Try it =>
Every line below that holds the string "design" must be copied.

——

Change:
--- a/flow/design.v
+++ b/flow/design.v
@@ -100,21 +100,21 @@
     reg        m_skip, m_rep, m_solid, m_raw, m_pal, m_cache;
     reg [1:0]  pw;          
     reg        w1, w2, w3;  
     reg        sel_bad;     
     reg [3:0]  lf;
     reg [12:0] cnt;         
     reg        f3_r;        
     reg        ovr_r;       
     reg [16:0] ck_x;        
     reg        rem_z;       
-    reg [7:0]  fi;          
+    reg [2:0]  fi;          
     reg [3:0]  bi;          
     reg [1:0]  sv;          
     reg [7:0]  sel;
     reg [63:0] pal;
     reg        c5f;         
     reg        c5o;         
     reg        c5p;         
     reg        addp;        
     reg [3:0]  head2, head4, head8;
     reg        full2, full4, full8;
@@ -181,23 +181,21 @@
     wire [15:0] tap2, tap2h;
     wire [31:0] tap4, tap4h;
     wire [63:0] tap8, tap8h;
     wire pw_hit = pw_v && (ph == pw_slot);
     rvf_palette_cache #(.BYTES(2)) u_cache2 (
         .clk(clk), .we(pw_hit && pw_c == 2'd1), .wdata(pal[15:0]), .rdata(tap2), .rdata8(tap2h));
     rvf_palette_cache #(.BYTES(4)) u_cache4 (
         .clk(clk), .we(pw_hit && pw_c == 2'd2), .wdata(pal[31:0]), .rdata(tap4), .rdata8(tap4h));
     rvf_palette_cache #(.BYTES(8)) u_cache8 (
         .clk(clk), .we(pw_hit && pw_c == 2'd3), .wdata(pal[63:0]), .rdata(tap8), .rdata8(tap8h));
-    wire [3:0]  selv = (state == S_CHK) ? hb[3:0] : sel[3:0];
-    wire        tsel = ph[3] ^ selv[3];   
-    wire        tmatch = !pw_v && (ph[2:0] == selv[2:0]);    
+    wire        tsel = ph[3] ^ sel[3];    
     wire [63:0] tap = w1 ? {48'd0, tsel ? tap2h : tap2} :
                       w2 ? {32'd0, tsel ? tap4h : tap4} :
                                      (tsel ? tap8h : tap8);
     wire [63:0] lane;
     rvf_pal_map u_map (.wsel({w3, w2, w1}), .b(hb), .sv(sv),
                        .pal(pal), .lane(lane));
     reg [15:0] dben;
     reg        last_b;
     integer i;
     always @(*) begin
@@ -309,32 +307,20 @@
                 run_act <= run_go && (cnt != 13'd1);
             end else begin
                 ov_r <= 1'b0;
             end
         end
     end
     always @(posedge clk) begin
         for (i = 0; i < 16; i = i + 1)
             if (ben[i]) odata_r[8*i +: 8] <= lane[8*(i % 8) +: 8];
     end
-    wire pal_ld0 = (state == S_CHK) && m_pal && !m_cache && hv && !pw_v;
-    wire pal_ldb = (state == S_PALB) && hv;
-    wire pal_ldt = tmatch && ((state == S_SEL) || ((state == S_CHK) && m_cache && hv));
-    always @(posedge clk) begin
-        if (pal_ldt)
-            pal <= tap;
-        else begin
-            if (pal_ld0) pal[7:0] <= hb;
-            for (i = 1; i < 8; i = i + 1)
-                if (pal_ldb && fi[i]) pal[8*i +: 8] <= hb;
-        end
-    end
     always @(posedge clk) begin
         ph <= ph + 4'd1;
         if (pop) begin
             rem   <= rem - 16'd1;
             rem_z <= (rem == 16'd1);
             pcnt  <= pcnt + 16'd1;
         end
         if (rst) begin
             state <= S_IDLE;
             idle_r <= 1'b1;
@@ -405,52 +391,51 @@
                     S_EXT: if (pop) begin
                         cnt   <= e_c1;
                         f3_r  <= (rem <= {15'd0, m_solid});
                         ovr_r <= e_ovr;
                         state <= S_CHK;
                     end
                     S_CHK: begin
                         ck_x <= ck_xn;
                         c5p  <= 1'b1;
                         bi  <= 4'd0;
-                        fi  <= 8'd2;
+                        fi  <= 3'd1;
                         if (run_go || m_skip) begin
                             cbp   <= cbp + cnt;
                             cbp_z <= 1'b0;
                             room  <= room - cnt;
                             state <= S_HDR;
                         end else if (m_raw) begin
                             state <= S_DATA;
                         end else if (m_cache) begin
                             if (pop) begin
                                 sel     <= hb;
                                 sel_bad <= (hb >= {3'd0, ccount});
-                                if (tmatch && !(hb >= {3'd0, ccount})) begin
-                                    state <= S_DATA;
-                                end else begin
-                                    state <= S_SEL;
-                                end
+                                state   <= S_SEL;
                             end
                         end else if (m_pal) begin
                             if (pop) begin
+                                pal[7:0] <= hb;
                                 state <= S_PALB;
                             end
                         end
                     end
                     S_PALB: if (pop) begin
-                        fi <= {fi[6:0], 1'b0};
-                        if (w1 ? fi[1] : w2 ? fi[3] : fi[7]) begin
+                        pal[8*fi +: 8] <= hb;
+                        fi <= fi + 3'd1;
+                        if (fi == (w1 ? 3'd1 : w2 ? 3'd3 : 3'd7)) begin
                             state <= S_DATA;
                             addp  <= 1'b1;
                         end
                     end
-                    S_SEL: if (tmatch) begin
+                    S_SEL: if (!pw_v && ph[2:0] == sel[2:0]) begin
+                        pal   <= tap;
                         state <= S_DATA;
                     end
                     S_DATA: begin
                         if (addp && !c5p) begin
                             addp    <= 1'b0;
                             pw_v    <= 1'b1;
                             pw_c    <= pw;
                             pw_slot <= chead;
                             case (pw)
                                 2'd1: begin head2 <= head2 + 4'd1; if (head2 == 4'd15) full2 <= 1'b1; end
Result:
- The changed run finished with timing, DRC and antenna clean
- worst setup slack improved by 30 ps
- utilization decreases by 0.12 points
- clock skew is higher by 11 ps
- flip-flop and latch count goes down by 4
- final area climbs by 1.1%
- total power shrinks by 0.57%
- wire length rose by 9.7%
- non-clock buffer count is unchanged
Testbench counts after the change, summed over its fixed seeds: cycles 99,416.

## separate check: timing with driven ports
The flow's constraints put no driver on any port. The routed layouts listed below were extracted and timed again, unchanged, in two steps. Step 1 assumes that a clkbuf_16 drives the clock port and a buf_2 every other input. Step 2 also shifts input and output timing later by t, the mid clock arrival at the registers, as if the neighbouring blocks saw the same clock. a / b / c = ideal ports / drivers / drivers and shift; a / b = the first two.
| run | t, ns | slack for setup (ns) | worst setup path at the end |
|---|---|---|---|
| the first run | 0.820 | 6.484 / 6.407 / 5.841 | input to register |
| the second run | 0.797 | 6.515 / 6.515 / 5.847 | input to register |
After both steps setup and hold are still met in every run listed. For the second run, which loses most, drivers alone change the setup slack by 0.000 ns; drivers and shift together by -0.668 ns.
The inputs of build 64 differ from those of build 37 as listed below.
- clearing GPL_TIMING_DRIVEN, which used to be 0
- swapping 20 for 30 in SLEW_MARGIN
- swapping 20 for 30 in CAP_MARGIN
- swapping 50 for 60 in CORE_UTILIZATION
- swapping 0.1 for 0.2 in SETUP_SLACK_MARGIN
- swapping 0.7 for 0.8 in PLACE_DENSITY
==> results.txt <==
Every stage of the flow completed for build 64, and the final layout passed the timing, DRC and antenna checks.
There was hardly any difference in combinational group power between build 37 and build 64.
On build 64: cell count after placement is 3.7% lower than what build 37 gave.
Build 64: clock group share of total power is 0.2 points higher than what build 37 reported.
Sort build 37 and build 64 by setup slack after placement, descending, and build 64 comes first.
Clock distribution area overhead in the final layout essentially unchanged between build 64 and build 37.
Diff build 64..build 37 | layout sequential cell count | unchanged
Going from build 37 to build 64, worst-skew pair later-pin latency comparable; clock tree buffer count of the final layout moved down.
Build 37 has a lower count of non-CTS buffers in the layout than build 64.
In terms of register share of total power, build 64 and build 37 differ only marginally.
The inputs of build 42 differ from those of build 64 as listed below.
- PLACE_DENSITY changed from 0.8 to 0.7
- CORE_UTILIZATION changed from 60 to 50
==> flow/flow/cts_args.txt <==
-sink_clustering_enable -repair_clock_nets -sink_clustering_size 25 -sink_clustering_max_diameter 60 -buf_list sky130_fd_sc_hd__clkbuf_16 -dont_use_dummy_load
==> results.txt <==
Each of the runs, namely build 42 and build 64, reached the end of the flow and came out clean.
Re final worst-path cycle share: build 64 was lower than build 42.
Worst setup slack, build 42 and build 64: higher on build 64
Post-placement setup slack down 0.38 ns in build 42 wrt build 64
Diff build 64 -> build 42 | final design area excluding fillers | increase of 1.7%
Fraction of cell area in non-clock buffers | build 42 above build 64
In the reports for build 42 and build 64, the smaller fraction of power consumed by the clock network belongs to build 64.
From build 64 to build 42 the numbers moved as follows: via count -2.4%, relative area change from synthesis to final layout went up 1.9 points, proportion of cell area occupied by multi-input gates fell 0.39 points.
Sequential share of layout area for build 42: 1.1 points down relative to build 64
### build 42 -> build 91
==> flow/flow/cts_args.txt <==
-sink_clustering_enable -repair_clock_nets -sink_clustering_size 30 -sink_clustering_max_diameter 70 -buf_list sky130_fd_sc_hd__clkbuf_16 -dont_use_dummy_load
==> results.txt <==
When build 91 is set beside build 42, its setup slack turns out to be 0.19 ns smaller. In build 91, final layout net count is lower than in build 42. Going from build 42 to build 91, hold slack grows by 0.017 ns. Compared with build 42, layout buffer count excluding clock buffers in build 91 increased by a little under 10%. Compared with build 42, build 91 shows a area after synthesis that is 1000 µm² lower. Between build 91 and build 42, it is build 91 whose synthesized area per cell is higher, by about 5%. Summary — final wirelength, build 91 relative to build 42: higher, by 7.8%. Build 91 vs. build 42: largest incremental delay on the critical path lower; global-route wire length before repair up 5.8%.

——

Exercise output =>
--- a/flow/design.v
+++ b/flow/design.v
Diff build 64 -> build 42 | final design area excluding fillers | increase of 1.7%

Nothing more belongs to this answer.